Um dos piores desmemoriados é o desmemoriado político. Ele se esquece, não se recorda, omite-se em lembranças de seus votos passados.

Não sabe em quem ele mesmo votou no último pleito e se nega a rememorar nomes e perfis dos candidatos, muitos deles eleitos neste vácuo de consciência cidadã, lamentavelmente comum no Brasil.

Ao esquivar-se destas reminiscências eleitorais, o desmemoriado político passa a não refletir criticamente sobre o custo de seu esquecimento convertido em tragédias espalhadas em nossas cidades, em nosso estado e em nosso país.

Tragédias de crimes, de fome, de miséria, de escolas precárias, de saúde aos frangalhos, de desemprego e desabrigo, de civilidade negada. Necessidades todas que para serem cobradas de nossos governantes dependem desta memória política, cívica e, por isso, grandiosa.

O desmemoriado político é tão burro que se orgulha de estufar o peito dizendo, muitas vezes entre gargalhadas cínicas e vergonhosas, que não faz questão de registrar na memória o voto confiado na última eleição.

Não sabe o imbecil que, de sua falta de memória e de seu voto esquecido, nascem a prostituta e o menor carente, ou mesmo o maior abandonado. Surgem os moradores de rua exterminados e as vidas jovens tomadas pelo crack. E ganha corpo e poder o pior de todos os bandidos, que é o político vigarista, pilantra e corrupto.

Ou até sabe o idiota que é este voto não rememorado, e por isso não acompanhado, não fiscalizado, não utilizado como instrumento de emancipação, um dos responsáveis por nossa paisagem de desolação social: Alagoas com sua mortalidade infantil humilhante, seus homicídios degradantes, sua infame falta de perspectiva em curto prazo.

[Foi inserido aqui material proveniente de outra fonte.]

--- config.mk ---
export PLATFORM = sky130hd
export DESIGN_NAME = da_divider
export DESIGN_NICKNAME = d
export VERILOG_FILES = /design/src/rtl/da_divider.sv
export SDC_FILE = /design/constraint.sdc
export NUM_CORES = 1
export LEC_CHECK = 0
export ABC_CLOCK_PERIOD_IN_PS = 7100
export BUFFER_PORTS_ARGS = -buffer_cell sky130_fd_sc_hd__buf_2
export CORE_ASPECT_RATIO = 0.75
export CORE_MARGIN = 10
export CORE_UTILIZATION = 40
export CTS_BUF_LIST = sky130_fd_sc_hd__clkbuf_16
export CTS_CLUSTER_DIAMETER = 80
export DETAILED_ROUTE_END_ITERATION = 16
export PLACE_DENSITY_LB_ADDON = 0.15
export SKIP_CTS_REPAIR_TIMING = 1
export SLEW_MARGIN = 40
export SYNTH_ARGS = -nofsm -noshare
export SYNTH_HDL_FRONTEND = slang
export SYNTH_SLANG_ARGS = --single-unit
--- constraint.sdc ---
create_clock -name clock -period 7.1 [get_ports clock]
set_clock_uncertainty 0.15 [all_clocks]
set_input_delay 1.42 -clock clock [delete_from_list [all_inputs] [get_ports clock]]
set_output_delay 1.42 -clock clock [all_outputs]
set_load 0.05 [all_outputs]
--- src/rtl/da_divider.sv ---
// da_divider: restoring shift-subtract unsigned divider, one quotient bit per clock.
module da_divider #(
  parameter int ASIZE = 8,
  parameter int BSIZE = 8
) (
  input  logic             clock,
  input  logic             rst_n,
  input  logic             start,
  input  logic [ASIZE-1:0] adata,
  input  logic [BSIZE-1:0] bdata,
  output logic             busy,
  output logic             done,
  output logic [ASIZE-1:0] qdata,
  output logic [BSIZE-1:0] rdata,
  output logic             div_zero
);
  localparam int CW = $clog2(ASIZE + 1);
  if (BSIZE > ASIZE) begin : g_bad_size
    $error("da_divider: BSIZE must not exceed ASIZE");
  end
  typedef enum logic {IDLE, CALC} state_t;
  state_t           state;
  logic [ASIZE-1:0] a_sh;
  logic [BSIZE-1:0] b_r;
  logic [BSIZE:0]   r_acc;
  logic [ASIZE-1:0] q_sh;
  logic [CW-1:0]    cnt;
  logic [BSIZE+1:0] t;
  logic             ge;
  logic [BSIZE:0]   r_nx;
  logic [ASIZE-1:0] q_nx;
  // r_acc[BSIZE] is always 0 after a step; carrying it keeps the compare exact
  always_comb begin
    t    = {r_acc, a_sh[ASIZE-1]};
    ge   = t >= {2'b00, b_r};
    r_nx = (BSIZE+1)'(ge ? t - {2'b00, b_r} : t);
    q_nx = {q_sh[ASIZE-2:0], ge};
  end
  always_ff @(posedge clock or negedge rst_n) begin
    if (!rst_n) begin
      state    <= IDLE;
      a_sh     <= '0;
      b_r      <= '0;
      r_acc    <= '0;
      q_sh     <= '0;
      cnt      <= '0;
      busy     <= 1'b0;
      done     <= 1'b0;
      qdata    <= '0;
      rdata    <= '0;
      div_zero <= 1'b0;
    end else begin
      done <= 1'b0;
      if (state == IDLE) begin
        if (start && |bdata) begin
          a_sh  <= adata;
          b_r   <= bdata;
          r_acc <= '0;
          q_sh  <= '0;
          cnt   <= CW'(ASIZE);
          busy  <= 1'b1;
          state <= CALC;
        end else if (start) begin
          qdata    <= '1;
          rdata    <= adata[BSIZE-1:0];
          div_zero <= 1'b1;
          done     <= 1'b1;
        end
      end else begin
        a_sh  <= a_sh << 1;
        r_acc <= r_nx;
        q_sh  <= q_nx;
        cnt   <= cnt - 1'b1;
        if (cnt == CW'(1)) begin
          qdata    <= q_nx;
          rdata    <= r_nx[BSIZE-1:0];
          div_zero <= 1'b0;
          done     <= 1'b1;
          busy     <= 1'b0;
          state    <= IDLE;
        end
      end
    end
  end
endmodule
### config.mk
export PLATFORM = sky130hd
export DESIGN_NAME = controller_sequencer_flat
export DESIGN_NICKNAME = d
export VERILOG_FILES = /design/src/rtl/controller_sequencer_if.sv /design/src/rtl/controller_sequencer.sv /design/src/flat_wrapper.sv
export SDC_FILE = /design/constraint.sdc
export NUM_CORES = 1
export LEC_CHECK = 0
export CORE_MARGIN = 1
export CORE_UTILIZATION = 30
export DETAILED_ROUTE_END_ITERATION = 6
export PLACE_DENSITY_LB_ADDON = 0.2
export SETUP_SLACK_MARGIN = 0.3
export SYNTH_ARGS = -nofsm -noshare
export SYNTH_HDL_FRONTEND = slang
export SYNTH_SLANG_ARGS = --single-unit
export TNS_END_PERCENT = 20
### constraint.sdc
create_clock -name clk -period 1.48 [get_ports clk]
set_clock_uncertainty 0.2 [all_clocks]
set_input_delay 0.148 -clock clk [delete_from_list [all_inputs] [get_ports clk]]
set_output_delay 0.148 -clock clk [all_outputs]
set_load 0.01 [all_outputs]
## config.mk

```make
export PLATFORM = sky130hd
export DESIGN_NAME = axi_slv_ar_arbiter_flat
export DESIGN_NICKNAME = d
export VERILOG_FILES = /design/src/rtl/axi_slv_ar_arbiter_if.sv /design/src/rtl/axi_slv_ar_arbiter.sv /design/src/flat_wrapper.sv
export SDC_FILE = /design/constraint.sdc
export NUM_CORES = 1
export LEC_CHECK = 0
export ABC_AREA = 1
export BUFFER_PORTS_ARGS = -buffer_cell sky130_fd_sc_hd__buf_4
export CAP_MARGIN = 30
export CORE_AREA = 5 5 82 84
export CTS_BUF_LIST = sky130_fd_sc_hd__clkbuf_16
export DETAILED_ROUTE_END_ITERATION = 7
export DIE_AREA = 0 0 87 89
export PLACE_DENSITY = 0.71
export SYNTH_ARGS = -nofsm -noshare
export SYNTH_HDL_FRONTEND = slang
export SYNTH_SLANG_ARGS = --single-unit
```

## constraint.sdc

```tcl
create_clock -name aclk -period 3.2 [get_ports aclk]
set_clock_uncertainty 0.05 [all_clocks]
set_input_delay 0.16 -clock aclk [delete_from_list [all_inputs] [get_ports aclk]]
set_output_delay 0.16 -clock aclk [all_outputs]
set_load 0.01 [all_outputs]
```

## src/rtl/axi_slv_ar_arbiter_if.sv

```systemverilog
// ---------------------------------------------------------------------------
// axi_slv_ar_arbiter_if
//   Bundles the per-master AR/R channels and the shared AXI3 slave read port
//   handled by axi_slv_ar_arbiter.
//
//   Per-master side (packed, master i at [i*W +: W]):
//     m_arvalid/m_arready, m_araddr, m_arlen, m_arid   read address requests
//     m_rvalid/m_rready, m_rid, m_rdata, m_rresp, m_rlast   routed read data
//   Slave side:
//     s_arvalid/s_arready, s_araddr, s_arlen, s_arid   granted AR (ID widened by
//                                                      MST_IDX_W master-index MSBs)
//     s_rvalid/s_rready, s_rid, s_rdata, s_rresp, s_rlast   returning read data
//
//   Modports:
//     slave  - the arbiter's view (it sits on the slave side of the crossbar)
//     master - the surrounding environment: requesting masters + downstream slave
// ---------------------------------------------------------------------------
interface axi_slv_ar_arbiter_if #(
    parameter int NUM_MST    = 2,
    parameter int AXI_ADDR_W = 32,
    parameter int AXI_ID_W   = 4,
    parameter int AXI_DATA_W = 32
);
    localparam int MST_IDX_W = $clog2(NUM_MST);

    // master-side AR
    logic [NUM_MST-1:0]            m_arvalid;
    logic [NUM_MST-1:0]            m_arready;
    logic [NUM_MST*AXI_ADDR_W-1:0] m_araddr;
    logic [NUM_MST*4-1:0]          m_arlen;
    logic [NUM_MST*AXI_ID_W-1:0]   m_arid;
    // master-side R
    logic [NUM_MST-1:0]            m_rvalid;
    logic [NUM_MST-1:0]            m_rready;
    logic [AXI_ID_W-1:0]           m_rid;
    logic [AXI_DATA_W-1:0]         m_rdata;
    logic [1:0]                    m_rresp;
    logic                          m_rlast;
    // slave-side AR
    logic                          s_arvalid;
    logic                          s_arready;
    logic [AXI_ADDR_W-1:0]         s_araddr;
    logic [3:0]                    s_arlen;
    logic [AXI_ID_W+MST_IDX_W-1:0] s_arid;
    // slave-side R
    logic                          s_rvalid;
    logic                          s_rready;
    logic [AXI_ID_W+MST_IDX_W-1:0] s_rid;
    logic [AXI_DATA_W-1:0]         s_rdata;
    logic [1:0]                    s_rresp;
    logic                          s_rlast;

    modport slave (
        input  m_arvalid, m_araddr, m_arlen, m_arid, m_rready,
        output m_arready, m_rvalid, m_rid, m_rdata, m_rresp, m_rlast,
        output s_arvalid, s_araddr, s_arlen, s_arid, s_rready,
        input  s_arready, s_rvalid, s_rid, s_rdata, s_rresp, s_rlast
    );

    modport master (
        output m_arvalid, m_araddr, m_arlen, m_arid, m_rready,
        input  m_arready, m_rvalid, m_rid, m_rdata, m_rresp, m_rlast,
        input  s_arvalid, s_araddr, s_arlen, s_arid, s_rready,
        output s_arready, s_rvalid, s_rid, s_rdata, s_rresp, s_rlast
    );
endinterface

```

## src/rtl/axi_slv_ar_arbiter.sv

```systemverilog
// ---------------------------------------------------------------------------
// axi_slv_ar_arbiter
//   Shares one AXI3 slave read port among NUM_MST masters. AR requests are
//   arbitrated round-robin; the winning master index is prepended to ARID so
//   returning R beats can be steered back by the ID MSBs. The number of read
//   bursts outstanding at the slave is tracked in ostd_cnt.
//
//   Ports:
//     aclk       clock
//     aresetn    asynchronous reset, active-low
//     srst       synchronous reset, active-high (same effect as aresetn)
//     bus        axi_slv_ar_arbiter_if.slave (all AR/R channel signals)
//     ostd_cnt   read bursts outstanding at the slave
//     route_err  sticky: R beat with invalid master index, or rlast underflow
//
//   Optional feature macro: AXI_ARB_OSTD_LIMIT_EN
//     defined   - no new grant is issued while ostd_cnt == SLV_OSTDREQ_NUM
//     undefined - arbitration never blocks; ostd_cnt saturates at the limit
// ---------------------------------------------------------------------------
module axi_slv_ar_arbiter #(
    parameter int NUM_MST         = 2,
    parameter int AXI_ADDR_W      = 32,
    parameter int AXI_ID_W        = 4,
    parameter int AXI_DATA_W      = 32,
    parameter int SLV_OSTDREQ_NUM = 4
) (
    input  logic                               aclk,
    input  logic                               aresetn,
    input  logic                               srst,
    axi_slv_ar_arbiter_if.slave                bus,
    output logic [$clog2(SLV_OSTDREQ_NUM):0]   ostd_cnt,
    output logic                               route_err
);
    localparam int MST_IDX_W = $clog2(NUM_MST);
    localparam int CNT_W     = $clog2(SLV_OSTDREQ_NUM) + 1;

    localparam logic [MST_IDX_W:0]   NUM_MST_EXT = (MST_IDX_W+1)'(NUM_MST);
    localparam logic [MST_IDX_W-1:0] LAST_MST    = MST_IDX_W'(NUM_MST - 1);
    localparam logic [CNT_W-1:0]     CNT_MAX     = CNT_W'(SLV_OSTDREQ_NUM);

    typedef enum logic [0:0] {
        ST_IDLE  = 1'b0,
        ST_GRANT = 1'b1
    } state_t;

    state_t               state_q, state_d;
    logic [MST_IDX_W-1:0] grant_q, grant_d;
    logic [MST_IDX_W-1:0] rr_ptr_q, rr_ptr_d;
    logic [CNT_W-1:0]     ostd_cnt_q, ostd_cnt_d;
    logic                 route_err_q, route_err_d;

    // -----------------------------------------------------------------------
    // Unpack the per-master AR fields so the grant mux is a plain array index.
    // -----------------------------------------------------------------------
    logic [AXI_ADDR_W-1:0] mst_addr [NUM_MST];
    logic [3:0]            mst_len  [NUM_MST];
    logic [AXI_ID_W-1:0]   mst_id   [NUM_MST];

    for (genvar gi = 0; gi < NUM_MST; gi++) begin : g_unpack
        assign mst_addr[gi] = bus.m_araddr[gi*AXI_ADDR_W +: AXI_ADDR_W];
        assign mst_len[gi]  = bus.m_arlen[gi*4 +: 4];
        assign mst_id[gi]   = bus.m_arid[gi*AXI_ID_W +: AXI_ID_W];
    end

    // -----------------------------------------------------------------------
    // Round-robin candidate list: slot gi holds master (rr_ptr + gi) mod N.
    // The lowest occupied slot wins, i.e. the first requester at or after
    // rr_ptr.
    // -----------------------------------------------------------------------
    logic [MST_IDX_W-1:0] cand_idx [NUM_MST];
    logic [NUM_MST-1:0]   cand_req;

    for (genvar gi = 0; gi < NUM_MST; gi++) begin : g_cand
        logic [MST_IDX_W:0] sum;
        assign sum          = {1'b0, rr_ptr_q} + (MST_IDX_W+1)'(gi);
        assign cand_idx[gi] = (sum >= NUM_MST_EXT) ? MST_IDX_W'(sum - NUM_MST_EXT)
                                                   : sum[MST_IDX_W-1:0];
        assign cand_req[gi] = bus.m_arvalid[cand_idx[gi]];
    end

    logic                 pick_found;
    logic [MST_IDX_W-1:0] pick_idx;

    always_comb begin
        pick_found = |cand_req;
        pick_idx   = '0;
        for (int k = NUM_MST - 1; k >= 0; k--) begin
            if (cand_req[k]) begin
                pick_idx = cand_idx[k];
            end
        end
    end

    // -----------------------------------------------------------------------
    // Outstanding-limit gate
    // -----------------------------------------------------------------------
    logic cnt_full;
    logic cnt_zero;
    logic arb_block;

    assign cnt_full = (ostd_cnt_q == CNT_MAX);
    assign cnt_zero = (ostd_cnt_q == '0);

`ifdef AXI_ARB_OSTD_LIMIT_EN
    assign arb_block = cnt_full;
`else
    assign arb_block = 1'b0;
`endif

    // -----------------------------------------------------------------------
    // R routing: the ID MSBs carry the master index stamped on the AR.
    // Beats for an out-of-range index are accepted and dropped.
    // -----------------------------------------------------------------------
    logic [MST_IDX_W-1:0] r_idx;
    logic                 r_idx_ok;
    logic [NUM_MST-1:0]   r_sel;
    logic                 s_rready_c;

    assign r_idx    = bus.s_rid[AXI_ID_W +: MST_IDX_W];
    assign r_idx_ok = ({1'b0, r_idx} < NUM_MST_EXT);

    for (genvar gi = 0; gi < NUM_MST; gi++) begin : g_rsel
        assign r_sel[gi] = r_idx_ok && (r_idx == MST_IDX_W'(gi));
    end

    assign s_rready_c   = r_idx_ok ? |(r_sel & bus.m_rready) : 1'b1;
    assign bus.s_rready = s_rready_c;
    assign bus.m_rvalid = r_sel & {NUM_MST{bus.s_rvalid}};
    assign bus.m_rid    = bus.s_rid[AXI_ID_W-1:0];
    assign bus.m_rdata  = bus.s_rdata;
    assign bus.m_rresp  = bus.s_rresp;
    assign bus.m_rlast  = bus.s_rlast;

    // -----------------------------------------------------------------------
    // AR output mux and per-master ready
    // -----------------------------------------------------------------------
    logic               in_grant;
    logic               ar_hs;
    logic               r_last_hs;
    logic [NUM_MST-1:0] m_arready_c;

    assign in_grant  = (state_q == ST_GRANT);
    assign ar_hs     = in_grant && bus.s_arready;
    assign r_last_hs = bus.s_rvalid && s_rready_c && bus.s_rlast;

    for (genvar gi = 0; gi < NUM_MST; gi++) begin : g_arready
        assign m_arready_c[gi] = ar_hs && (grant_q == MST_IDX_W'(gi));
    end

    assign bus.m_arready = m_arready_c;
    assign bus.s_arvalid = in_grant;
    assign bus.s_araddr  = mst_addr[grant_q];
    assign bus.s_arlen   = mst_len[grant_q];
    assign bus.s_arid    = {grant_q, mst_id[grant_q]};

    // -----------------------------------------------------------------------
    // Next-state logic
    // -----------------------------------------------------------------------
    always_comb begin
        state_d  = state_q;
        grant_d  = grant_q;
        rr_ptr_d = rr_ptr_q;

        unique case (state_q)
            ST_IDLE: begin
                if (pick_found && !arb_block) begin
                    grant_d = pick_idx;
                    state_d = ST_GRANT;
                end
            end
            ST_GRANT: begin
                // Grant is held until the slave accepts; no preemption.
                if (bus.s_arready) begin
                    rr_ptr_d = (grant_q == LAST_MST) ? '0 : grant_q + 1'b1;
                    state_d  = ST_IDLE;
                end
            end
            default: begin
                state_d = ST_IDLE;
            end
        endcase
    end

    always_comb begin
        ostd_cnt_d = ostd_cnt_q;
        // Simultaneous issue and completion leaves the count unchanged.
        if (ar_hs && !r_last_hs) begin
            if (!cnt_full) begin
                ostd_cnt_d = ostd_cnt_q + 1'b1;
            end
        end else if (!ar_hs && r_last_hs) begin
            if (!cnt_zero) begin
                ostd_cnt_d = ostd_cnt_q - 1'b1;
            end
        end

        route_err_d = route_err_q
                    | (bus.s_rvalid && !r_idx_ok)
                    | (r_last_hs && cnt_zero);
    end

    // -----------------------------------------------------------------------
    // State registers
    // -----------------------------------------------------------------------
    always_ff @(posedge aclk or negedge aresetn) begin
        if (!aresetn) begin
            state_q     <= ST_IDLE;
            grant_q     <= '0;
            rr_ptr_q    <= '0;
            ostd_cnt_q  <= '0;
            route_err_q <= 1'b0;
        end else if (srst) begin
            state_q     <= ST_IDLE;
            grant_q     <= '0;
            rr_ptr_q    <= '0;
            ostd_cnt_q  <= '0;
            route_err_q <= 1'b0;
        end else begin
            state_q     <= state_d;
            grant_q     <= grant_d;
            rr_ptr_q    <= rr_ptr_d;
            ostd_cnt_q  <= ostd_cnt_d;
            route_err_q <= route_err_d;
        end
    end

    assign ostd_cnt  = ostd_cnt_q;
    assign route_err = route_err_q;

endmodule

```

## src/flat_wrapper.sv

```systemverilog
// flat-port wrapper written by rule: the top's interface ports become plain ports
module axi_slv_ar_arbiter_flat 
#(
    parameter int NUM_MST         = 2,
    parameter int AXI_ADDR_W      = 32,
    parameter int AXI_ID_W        = 4,
    parameter int AXI_DATA_W      = 32,
    parameter int SLV_OSTDREQ_NUM = 4
)
  (aclk, aresetn, srst, ostd_cnt, route_err, bus_m_arvalid, bus_m_araddr, bus_m_arlen, bus_m_arid, bus_m_rready, bus_m_arready, bus_m_rvalid, bus_m_rid, bus_m_rdata, bus_m_rresp, bus_m_rlast, bus_s_arvalid, bus_s_araddr, bus_s_arlen, bus_s_arid, bus_s_rready, bus_s_arready, bus_s_rvalid, bus_s_rid, bus_s_rdata, bus_s_rresp, bus_s_rlast);
  axi_slv_ar_arbiter_if #(.NUM_MST(NUM_MST), .AXI_ADDR_W(AXI_ADDR_W), .AXI_ID_W(AXI_ID_W), .AXI_DATA_W(AXI_DATA_W)) bus_i ();
  input  logic aclk;
  input  logic aresetn;
  input  logic srst;
  output logic [$clog2(SLV_OSTDREQ_NUM):0] ostd_cnt;
  output logic route_err;
  input wire logic [$bits(bus_i.m_arvalid)-1:0] bus_m_arvalid;
  input wire logic [$bits(bus_i.m_araddr)-1:0] bus_m_araddr;
  input wire logic [$bits(bus_i.m_arlen)-1:0] bus_m_arlen;
  input wire logic [$bits(bus_i.m_arid)-1:0] bus_m_arid;
  input wire logic [$bits(bus_i.m_rready)-1:0] bus_m_rready;
  output wire logic [$bits(bus_i.m_arready)-1:0] bus_m_arready;
  output wire logic [$bits(bus_i.m_rvalid)-1:0] bus_m_rvalid;
  output wire logic [$bits(bus_i.m_rid)-1:0] bus_m_rid;
  output wire logic [$bits(bus_i.m_rdata)-1:0] bus_m_rdata;
  output wire logic [$bits(bus_i.m_rresp)-1:0] bus_m_rresp;
  output wire logic [$bits(bus_i.m_rlast)-1:0] bus_m_rlast;
  output wire logic [$bits(bus_i.s_arvalid)-1:0] bus_s_arvalid;
  output wire logic [$bits(bus_i.s_araddr)-1:0] bus_s_araddr;
  output wire logic [$bits(bus_i.s_arlen)-1:0] bus_s_arlen;
  output wire logic [$bits(bus_i.s_arid)-1:0] bus_s_arid;
  output wire logic [$bits(bus_i.s_rready)-1:0] bus_s_rready;
  input wire logic [$bits(bus_i.s_arready)-1:0] bus_s_arready;
  input wire logic [$bits(bus_i.s_rvalid)-1:0] bus_s_rvalid;
  input wire logic [$bits(bus_i.s_rid)-1:0] bus_s_rid;
  input wire logic [$bits(bus_i.s_rdata)-1:0] bus_s_rdata;
  input wire logic [$bits(bus_i.s_rresp)-1:0] bus_s_rresp;
  input wire logic [$bits(bus_i.s_rlast)-1:0] bus_s_rlast;
  assign bus_i.m_arvalid = bus_m_arvalid;
  assign bus_i.m_araddr = bus_m_araddr;
  assign bus_i.m_arlen = bus_m_arlen;
  assign bus_i.m_arid = bus_m_arid;
  assign bus_i.m_rready = bus_m_rready;
  assign bus_m_arready = bus_i.m_arready;
  assign bus_m_rvalid = bus_i.m_rvalid;
  assign bus_m_rid = bus_i.m_rid;
  assign bus_m_rdata = bus_i.m_rdata;
  assign bus_m_rresp = bus_i.m_rresp;
  assign bus_m_rlast = bus_i.m_rlast;
  assign bus_s_arvalid = bus_i.s_arvalid;
  assign bus_s_araddr = bus_i.s_araddr;
  assign bus_s_arlen = bus_i.s_arlen;
  assign bus_s_arid = bus_i.s_arid;
  assign bus_s_rready = bus_i.s_rready;
  assign bus_i.s_arready = bus_s_arready;
  assign bus_i.s_rvalid = bus_s_rvalid;
  assign bus_i.s_rid = bus_s_rid;
  assign bus_i.s_rdata = bus_s_rdata;
  assign bus_i.s_rresp = bus_s_rresp;
  assign bus_i.s_rlast = bus_s_rlast;
  axi_slv_ar_arbiter #(.NUM_MST(NUM_MST), .AXI_ADDR_W(AXI_ADDR_W), .AXI_ID_W(AXI_ID_W), .AXI_DATA_W(AXI_DATA_W), .SLV_OSTDREQ_NUM(SLV_OSTDREQ_NUM)) u_core (.aclk(aclk), .aresetn(aresetn), .srst(srst), .bus(bus_i), .ostd_cnt(ostd_cnt), .route_err(route_err));
endmodule
```

==> summary.md <==
| Metric | Value |
|---|---|
| Status | complete, no violations |
| Placed inst area | 0.00213 sq mm |
| Worst Setup SP | u_core.grant_q |
| Synth Warn # | 0 |
| Ys flop type | dfrtp_1 |
| CP Data Arrival Time | 1.76 ns |
| R2R Path Start | u_core.bus.s_arvalid |
| First DRT Iteration DRCs | 27 |
| Post-synth EDFFs | 0 |
| CTS H-tree depth | 1 |
| Crit share post-route | 0.616 |
| Initial antenna violation count | 0 |
| P_sw | 244 uW |
| Vias in the first global route | 1625 |
| Max-slew violations | 0 |
| Post-Route Setup TNS | 0 ns |
| Global-route wire length before repair | 7790 um |
| CP Class | reg2out |
| Fill cell count | 646 |
| Commonest non-fill, non-tap cell in the layout | buf_4 |
| Worst hold margin | 0.116 ns |
| CTS tree | yes |
| Vias per cell | 4.15 |
| Routed WL per cell | 13.4 um |
| Clock slew at reported path FFs | 0.04 ns |
| DPL Wire Length | 4700 um |
| Layout cell share with drive strength beyond 1 | 0.461 |
| Hold WC Path Type | in2reg |
| Clock Latency Late Sink | 0.23 ns |
| Post-CTS Setup Bufs | 0 |
| Post-Syn Nets | 366 |
| Syn Area/Cell | 5.39 sq um |
| Std-Cell Rows | 28 |
| Leak pwr | 1.37 nW |
| Crit Path Max Fanout | 23 |
| Seq/Total Area, Yosys | 0.138 |
| GRT Util Overall | 0.123 |
| Worst setup SP type | flip-flop |
| Top Ports | 219 |
| Final ANT Viol Nets | 0 |
| Unrepaired setup endpoints after global routing | no |
| Drt drc | 0 |
| Reg power frac | 0.163 |
| Final nets | 467 |
| Max transition margin | 0.561 |
| PortBufs | 142 |
| Commonest non-fill, non-tap cells in the layout | buf_4 (143), nand2_1 (136), inv_1 (12) |
| Mapped Cells | 236 |
| CTS sink count | 7 |
| CTS resizes | 0 |
| Period minus WS final | 1.97 ns |
| Worst ir drop on vdd | 0.450 mV |
| Clock Tree Root | clkbuf_16 |
| Post-route cell area | 0.00222 sq mm |
| Clk pwr share | 0.290 |
| Worst EP required | 2.99 ns |
| DR vias | 1704 |
| Area growth, synth to finish | 74.1% |
| Logic pwr share | 0.547 |
| Fin util | 0.379 |
| Core area | 0.00585 sq mm |
| Antenna cells | 0 |
| Total wire length | 5510 um |
| Die Span Y | 89 um |
| #FFs+latches synth | 7 |
| Post-synth cell types | 20 |
| Final Hold Viols | 0 |
| CTS Buf Count | 3 |
| TritonRoute pass-1 iters | 4 |
| Worst Max-Slew Pin Slew | 0.654 ns |
| Final weighted congestion in routability-driven placement | 0.814 |
| Final setup violation count | 0 |
| Initial Utilization | 0.217 |
| Sequential Area | 175 sq um |
| Ys async rst share | 1.00 |
| Pin count of the biggest net entering global routing | 43 |
| Maxcap violations | 0 |
| Fmax | 507 MHz |
| CP Capture Type | primary output |
| Die Width | 87 um |
| Sw Ratio | 0.341 |
| Hold_sp | srst |
| Clk buf depth | 2 |
| Int Pwr | 472 uW |
| Total die area | 0.00774 sq mm |
| Area of the multi-input gates | 712 sq um |
| Hold buffers post-CTS | 1 |
| Pwr dens | 323 mW/mm^2 |
| Mapped Area | 0.00127 sq mm |
| GRT overflow | 0 |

Em tempo: este texto é fruto de uma inspiração indignada do célebre e original “O Analfabeto Político” do grande, do imensurável dramaturgo alemão Bertolt Brecht.

Apresento-o aqui somente para convidar o leitor a uma reflexão concreta, sobre um dado que me causou espanto: uma singela pergunta feita em recente pesquisa encomendada pelo TSE indicou que mais de 20% dos brasileiros que foram às urnas no dia 3 de outubro deste ano já não lembravam mais em quem haviam votado para deputado federal, estadual e senador.

Alarmante, não? Um quinto dos eleitores sem memória eleitoral, arcando com o custo e vivendo o castigo da alienação. 

Ainda mais quando sabemos que os nobres candidatos desperdiçaram uma cifra módica de 2,7 bilhões de reais com suas “educativas e elucidativas” campanhas eleitorais. Campanhas que tiveram, entre seus vitoriosos, figuras como o palhaço e hoje deputado federal Tiririca, ou Francisco Everardo Oliveira Silva, “parlamentar” mais votado do Brasil com um milhão e trezentos mil votos.

Mas "tiriricas" deixadas de lado, o dado do TSE nos revela o quão monstruoso e patético o cenário político vai se transformando. E o pior: em geral, não por culpa dos eleitos, mas dos próprios eleitores.

Cobrar de quem e o quê, se o eleitor sequer se lembra o nome daqueles que ganharam o seu voto e a sua esperança diante da urna eletrônica?

Reverter esta situação e aniquilar esta desmemória coletiva é missão urgente em nossa sociedade.

Caso contrário continuaremos a esquecer nomes de nossos dirigentes eleitos pelo voto.

Mas em nossas mentes continuará bem viva a recordação dos pesares que afligem nosso cotidiano de privações impostas pelas péssimas gestões públicas que nos governam.